Braille-related Linguist

Harris Mowbray (/ˈhæ.ɹɪs ˈmoʊ.breɪ/; born October 3, 1999) is an amateur linguist and programmer from the United States. He is notable for creating several proposals to encode minority languages around the world in Braille.

==Early life==
Harris was born in New York City to Michele Madansky, a marketing research consultant who, at the time, served as an executive at Yahoo and Travis Mowbray, a clinical trials manager. He was raised in the Silicon Valley. His maternal grandfather was statistician Albert Madansky. He is of Ashkenazi Jewish descent.

==Braille==
Harris began by making Braille for the Gagauz language and the Sorbian language. He was widely featured in Polish press for his Kashubian Braille proposal. His Braille alphabets' proposals have been accepted for the Livonian language, Fulani language, and Lakota language. He also created a manual alphabet (sign language alphabet) for the Fulani language, based on the Adlam script. In March 2021, Harris Mowbray prepared a Braille proposal for two official languages of the US Northern Mariana Islands, Chamorro and Carolinian In mid-2021, the Udi community of Azerbaijan accepted his proposal for Braille in their language. Mowbray also helped digitize Georgian Braille.
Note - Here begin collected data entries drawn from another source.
--- config.mk ---
export PLATFORM = sky130hd
export DESIGN_NAME = rvsteel_gpio_input_filter_flat
export DESIGN_NICKNAME = d
export VERILOG_FILES = /design/src/rtl/rvsteel_gpio_input_filter_if.sv /design/src/rtl/rvsteel_gpio_input_filter.sv /design/src/flat_wrapper.sv
export SDC_FILE = /design/constraint.sdc
export NUM_CORES = 1
export LEC_CHECK = 0
export BUFFER_PORTS_ARGS = -buffer_cell sky130_fd_sc_hd__buf_4
export CORE_ASPECT_RATIO = 0.7
export CORE_MARGIN = 3
export CORE_UTILIZATION = 47
export CTS_CLUSTER_SIZE = 10
export DETAILED_ROUTE_END_ITERATION = 10
export PLACE_DENSITY = 0.82
export SYNTH_ARGS = -nofsm -noshare
export SYNTH_HDL_FRONTEND = slang
export SYNTH_SLANG_ARGS = --single-unit
--- constraint.sdc ---
create_clock -name clock -period 2.74 [get_ports clock]
set_input_delay 0.274 -clock clock [delete_from_list [all_inputs] [get_ports clock]]
set_output_delay 0.274 -clock clock [all_outputs]
set_load 0.05 [all_outputs]
--- src/rtl/rvsteel_gpio_input_filter_if.sv ---
`default_nettype none
// ============================================================================
// Module   : rvsteel_gpio_input_filter_if
// Brief    : Memory-mapped IO bus bundle for the GPIO input filter.
// Revision : 1.0 - initial release
// ============================================================================

interface rvsteel_gpio_input_filter_if;
  logic [31:0] rw_address;
  logic [31:0] read_data;
  logic        read_request;
  logic        read_response;
  logic [31:0] write_data;
  logic [3:0]  write_strobe;
  logic        write_request;
  logic        write_response;

  modport master (
    output rw_address, read_request, write_data, write_strobe, write_request,
    input  read_data, read_response, write_response
  );

  modport slave (
    input  rw_address, read_request, write_data, write_strobe, write_request,
    output read_data, read_response, write_response
  );
endinterface

`default_nettype wire

--- src/rtl/rvsteel_gpio_input_filter.sv ---
`default_nettype none
// ============================================================================
// Module   : rvsteel_gpio_input_filter
// Brief    : Per-pin synchronizer, programmable debounce and edge-to-interrupt
//            conditioning for raw GPIO pads, configured over the IO bus.
// Revision : 1.0 - initial release
// ============================================================================

module rvsteel_gpio_input_filter #(
  parameter int GPIO_WIDTH     = 2,
  parameter int SYNC_STAGES    = 2,
  parameter int DEBOUNCE_WIDTH = 16,
  parameter int DEBOUNCE_RESET = 1000
) (
  input  wire                          clock,
  input  wire                          reset,
  rvsteel_gpio_input_filter_if.slave   bus,
  input  wire [GPIO_WIDTH-1:0]         gpio_raw,
  output logic [GPIO_WIDTH-1:0]        gpio_filtered,
  output logic                         irq
);

  localparam logic [DEBOUNCE_WIDTH-1:0] c_limit_reset = DEBOUNCE_WIDTH'(DEBOUNCE_RESET);
  localparam logic [2:0] c_idx_limit   = 3'd0;
  localparam logic [2:0] c_idx_rise_en = 3'd1;
  localparam logic [2:0] c_idx_fall_en = 3'd2;
  localparam logic [2:0] c_idx_pending = 3'd3;
  localparam logic [2:0] c_idx_level   = 3'd4;

  logic [SYNC_STAGES-1:0][GPIO_WIDTH-1:0] r_sync_chain;
  logic [GPIO_WIDTH-1:0]     w_sync;
  logic [DEBOUNCE_WIDTH-1:0] r_cnt [GPIO_WIDTH];
  logic [DEBOUNCE_WIDTH-1:0] r_limit;
  logic [GPIO_WIDTH-1:0]     r_filtered_d;
  logic [GPIO_WIDTH-1:0]     r_rise_en;
  logic [GPIO_WIDTH-1:0]     r_fall_en;
  logic [GPIO_WIDTH-1:0]     r_pending;
  logic [GPIO_WIDTH-1:0]     w_set;
  logic [GPIO_WIDTH-1:0]     w_clear;
  logic [2:0]                w_index;
  logic                      w_aligned;
  logic                      w_read_en;
  logic                      w_write_en;
  logic [31:0]               w_read_mux;
  logic                      w_unused_bits;

  assign w_index    = bus.rw_address[4:2];
  assign w_aligned  = (bus.rw_address[1:0] == 2'b00);
  assign w_read_en  = bus.read_request && w_aligned;
  assign w_write_en = bus.write_request && w_aligned && (bus.write_strobe == 4'b1111);
  assign w_unused_bits = &{1'b0, bus.rw_address[31:5], bus.write_data};

  assign w_sync = r_sync_chain[SYNC_STAGES-1];

  always_ff @(posedge clock or negedge reset) begin
    if (!reset) begin
      r_sync_chain <= '0;
    end else begin
      r_sync_chain <= {r_sync_chain[SYNC_STAGES-2:0], gpio_raw};
    end
  end

  // Counter stops at LIMIT, so it can never wrap; >= makes a lowered LIMIT take effect at once.
  always_ff @(posedge clock or negedge reset) begin
    if (!reset) begin
      for (int i = 0; i < GPIO_WIDTH; i++) begin
        r_cnt[i] <= '0;
      end
      gpio_filtered <= '0;
    end else begin
      for (int i = 0; i < GPIO_WIDTH; i++) begin
        if (w_sync[i] == gpio_filtered[i]) begin
          r_cnt[i] <= '0;
        end else if (r_cnt[i] >= r_limit) begin
          gpio_filtered[i] <= w_sync[i];
          r_cnt[i]         <= '0;
        end else begin
          r_cnt[i] <= r_cnt[i] + 1'b1;
        end
      end
    end
  end

  assign w_set   = (gpio_filtered & ~r_filtered_d & r_rise_en)
                 | (~gpio_filtered & r_filtered_d & r_fall_en);
  assign w_clear = (w_write_en && (w_index == c_idx_pending)) ?
                   bus.write_data[GPIO_WIDTH-1:0] : '0;

  always_ff @(posedge clock or negedge reset) begin
    if (!reset) begin
      r_filtered_d <= '0;
      r_pending    <= '0;
    end else begin
      r_filtered_d <= gpio_filtered;
      r_pending    <= (r_pending & ~w_clear) | w_set;
    end
  end

  assign irq = |r_pending;

  always_comb begin
    w_read_mux = '0;
    case (w_index)
      c_idx_limit:   w_read_mux[DEBOUNCE_WIDTH-1:0] = r_limit;
      c_idx_rise_en: w_read_mux[GPIO_WIDTH-1:0]     = r_rise_en;
      c_idx_fall_en: w_read_mux[GPIO_WIDTH-1:0]     = r_fall_en;
      c_idx_pending: w_read_mux[GPIO_WIDTH-1:0]     = r_pending;
      c_idx_level:   w_read_mux[GPIO_WIDTH-1:0]     = w_sync;
      default:       w_read_mux = '0;
    endcase
  end

  always_ff @(posedge clock or negedge reset) begin
    if (!reset) begin
      r_limit            <= c_limit_reset;
      r_rise_en          <= '0;
      r_fall_en          <= '0;
      bus.read_data      <= '0;
      bus.read_response  <= 1'b0;
      bus.write_response <= 1'b0;
    end else begin
      bus.read_response  <= bus.read_request;
      bus.write_response <= bus.write_request;
      if (w_read_en) begin
        bus.read_data <= w_read_mux;
      end
      if (w_write_en) begin
        case (w_index)
          c_idx_limit:   r_limit   <= bus.write_data[DEBOUNCE_WIDTH-1:0];
          c_idx_rise_en: r_rise_en <= bus.write_data[GPIO_WIDTH-1:0];
          c_idx_fall_en: r_fall_en <= bus.write_data[GPIO_WIDTH-1:0];
          default: ;
        endcase
      end
    end
  end

endmodule

`default_nettype wire

--- src/flat_wrapper.sv ---
// flat-port wrapper written by rule: the top's interface ports become plain ports
module rvsteel_gpio_input_filter_flat 
#(
  parameter int GPIO_WIDTH     = 2,
  parameter int SYNC_STAGES    = 2,
  parameter int DEBOUNCE_WIDTH = 16,
  parameter int DEBOUNCE_RESET = 1000
)
  (clock, reset, gpio_raw, gpio_filtered, irq, bus_rw_address, bus_read_request, bus_write_data, bus_write_strobe, bus_write_request, bus_read_data, bus_read_response, bus_write_response);
  rvsteel_gpio_input_filter_if bus_i ();
  input  wire clock;
  input  wire reset;
  input  wire [GPIO_WIDTH-1:0] gpio_raw;
  output logic [GPIO_WIDTH-1:0] gpio_filtered;
  output logic irq;
  input wire logic [$bits(bus_i.rw_address)-1:0] bus_rw_address;
  input wire logic [$bits(bus_i.read_request)-1:0] bus_read_request;
  input wire logic [$bits(bus_i.write_data)-1:0] bus_write_data;
  input wire logic [$bits(bus_i.write_strobe)-1:0] bus_write_strobe;
  input wire logic [$bits(bus_i.write_request)-1:0] bus_write_request;
  output wire logic [$bits(bus_i.read_data)-1:0] bus_read_data;
  output wire logic [$bits(bus_i.read_response)-1:0] bus_read_response;
  output wire logic [$bits(bus_i.write_response)-1:0] bus_write_response;
  assign bus_i.rw_address = bus_rw_address;
  assign bus_i.read_request = bus_read_request;
  assign bus_i.write_data = bus_write_data;
  assign bus_i.write_strobe = bus_write_strobe;
  assign bus_i.write_request = bus_write_request;
  assign bus_read_data = bus_i.read_data;
  assign bus_read_response = bus_i.read_response;
  assign bus_write_response = bus_i.write_response;
  rvsteel_gpio_input_filter #(.GPIO_WIDTH(GPIO_WIDTH), .SYNC_STAGES(SYNC_STAGES), .DEBOUNCE_WIDTH(DEBOUNCE_WIDTH), .DEBOUNCE_RESET(DEBOUNCE_RESET)) u_core (.clock(clock), .reset(reset), .bus(bus_i), .gpio_raw(gpio_raw), .gpio_filtered(gpio_filtered), .irq(irq));
endmodule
In late 2021, Harris developed Braille for the First Nations language Smalgyax spoken in northern British Columbia, the Elfdalian language, and the Rusyn language.

By early 2022, Harris had collaborated with the World Uyghur Congress to create braille for the Uyghur language with the support of other researchers. He also worked with the Khoekhoegowab speaking community of Namibia to develop Braille for their language's orthography.

Harris successfully worked with the Samogitian speaking community of Lithuania in order to create a braille standard for their language in late 2022. In 2023 he worked with Crimean Tatars in Ukraine to develop Braille for their Latin alphabet.

==Personal life==
Harris attended The American University in Washington, D.C.